With academic institutions and technology companies hunkering down to create apps to track those who could have been exposed to COVID-19, polling shows potential users would be most likely to trust federal agencies and university researchers with keeping the data collected about them secure and private. 

About half of the 2,200 U.S. adults in a new Morning Consult survey said they had at least some trust in federal agencies like the Centers for Disease Control and Prevention and researchers at universities to keep their personal information such as health and location data protected. Thirty-five percent said the same about large technology companies. 

At the same time, adults were also more inclined to say they trusted agencies and researchers to develop an effective contact-tracing app, a program aimed at notifying those who were in close contact with someone who ended up testing positive for COVID-19 so they can quarantine themselves. Fifty-five percent said they had at least some trust in researchers to build an effective tool, while 54 percent said the same for federal agencies. 

Forty-one percent said they had the same level of trust in large technology companies. 

The survey, conducted April 22-24, has a margin of error of 2 percentage points.

Apple Inc. and Google are expected to release the first version of their contact-tracing API on Tuesday, which software developers can use to build apps on behalf of public health agencies. And a team of researchers from the Massachusetts Institute of Technology, Harvard University and the Mayo Clinic are beta-testing an app, called Private Kit, which Reuters reported earlier this month had deals with at least three local governments and was being considered by an additional 17 states and municipalities.

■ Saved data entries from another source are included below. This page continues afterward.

### config.mk
export PLATFORM = sky130hd
export DESIGN_NAME = fmap_collect_flat
export DESIGN_NICKNAME = d
export VERILOG_FILES = /design/src/rtl/fmap_collect_if.sv /design/src/rtl/fmap_collect.sv /design/src/flat_wrapper.sv
export SDC_FILE = /design/constraint.sdc
export NUM_CORES = 2
export LEC_CHECK = 0
export ABC_CLOCK_PERIOD_IN_PS = 6140
export CORE_ASPECT_RATIO = 0.6
export CORE_UTILIZATION = 45
export DETAILED_ROUTE_END_ITERATION = 7
export MAX_ROUTING_LAYER = met4
export PLACE_DENSITY = 0.56
export SKIP_LAST_GASP = 1
export SYNTH_ARGS = -nofsm -noshare
export SYNTH_HDL_FRONTEND = slang
export SYNTH_MEMORY_MAX_BITS = 65536
export SYNTH_SLANG_ARGS = --single-unit
### constraint.sdc
create_clock -name clk -period 6.14 [get_ports clk]
set_clock_uncertainty 0.1 [all_clocks]
set_input_delay 0.921 -clock clk [delete_from_list [all_inputs] [get_ports clk]]
set_output_delay 0.921 -clock clk [all_outputs]
set_load 0.01 [all_outputs]
### src/rtl/fmap_collect_if.sv
// Feature-map collector bus: pooled-word input stream, valid/ready read port,
// and per-frame statistics.
interface fmap_collect_if #(
   parameter int DATA_W = 22
);
   logic              in_valid;
   logic [DATA_W-1:0] in_data;
   logic              out_ready;
   logic              out_valid;
   logic [DATA_W-1:0] out_data;
   logic [3:0]        out_row;
   logic [3:0]        out_col;
   logic              out_last;
   logic              frame_done;
   logic [DATA_W-1:0] frame_max;
   logic [7:0]        frame_max_idx;
   logic [7:0]        drop_cnt;
   logic              overflow;

   modport master (
      output in_valid, in_data, out_ready,
      input  out_valid, out_data, out_row, out_col, out_last,
      input  frame_done, frame_max, frame_max_idx, drop_cnt, overflow
   );

   modport slave (
      input  in_valid, in_data, out_ready,
      output out_valid, out_data, out_row, out_col, out_last,
      output frame_done, frame_max, frame_max_idx, drop_cnt, overflow
   );
endinterface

Despite the growing attention on contact tracing, sentiment among adults over sharing their location data with the government for COVID-19 tracking hasn’t changed in the last month. Fifty-nine percent said they would be at least somewhat uncomfortable with technology companies sharing their location data if it meant the government could better track the spread of the virus, compared to 57 percent who said the same last month.

Lorrie Cranor, the director and professor in security and privacy technologies at CyLab Security and Privacy Institute at Carnegie Mellon University, said the level of privacy risks involved with contact-tracing technologies depends on the model being used by app developers. For instance, Cranor says systems aimed at collecting and re-creating the precise location of each person’s cellphone to show where everyone is going and where they’ve been, while also including identifiable information, would be the most extreme violation of privacy. 

On the other end of the spectrum are systems where someone’s phone collects data about other phones that are nearby and then sends out codes to anyone who’s been near someone who tested positive for COVID-19. 

“The devil’s in the details,” said Cranor, who served as chief technologist for the Federal Trade Commission during the last year of the Obama administration. “There are proposals out there where basically the data stays on my phone and doesn't get released at all, it's only used to inform me. And there are proposals out there where the data goes to a central source. That makes a big difference.”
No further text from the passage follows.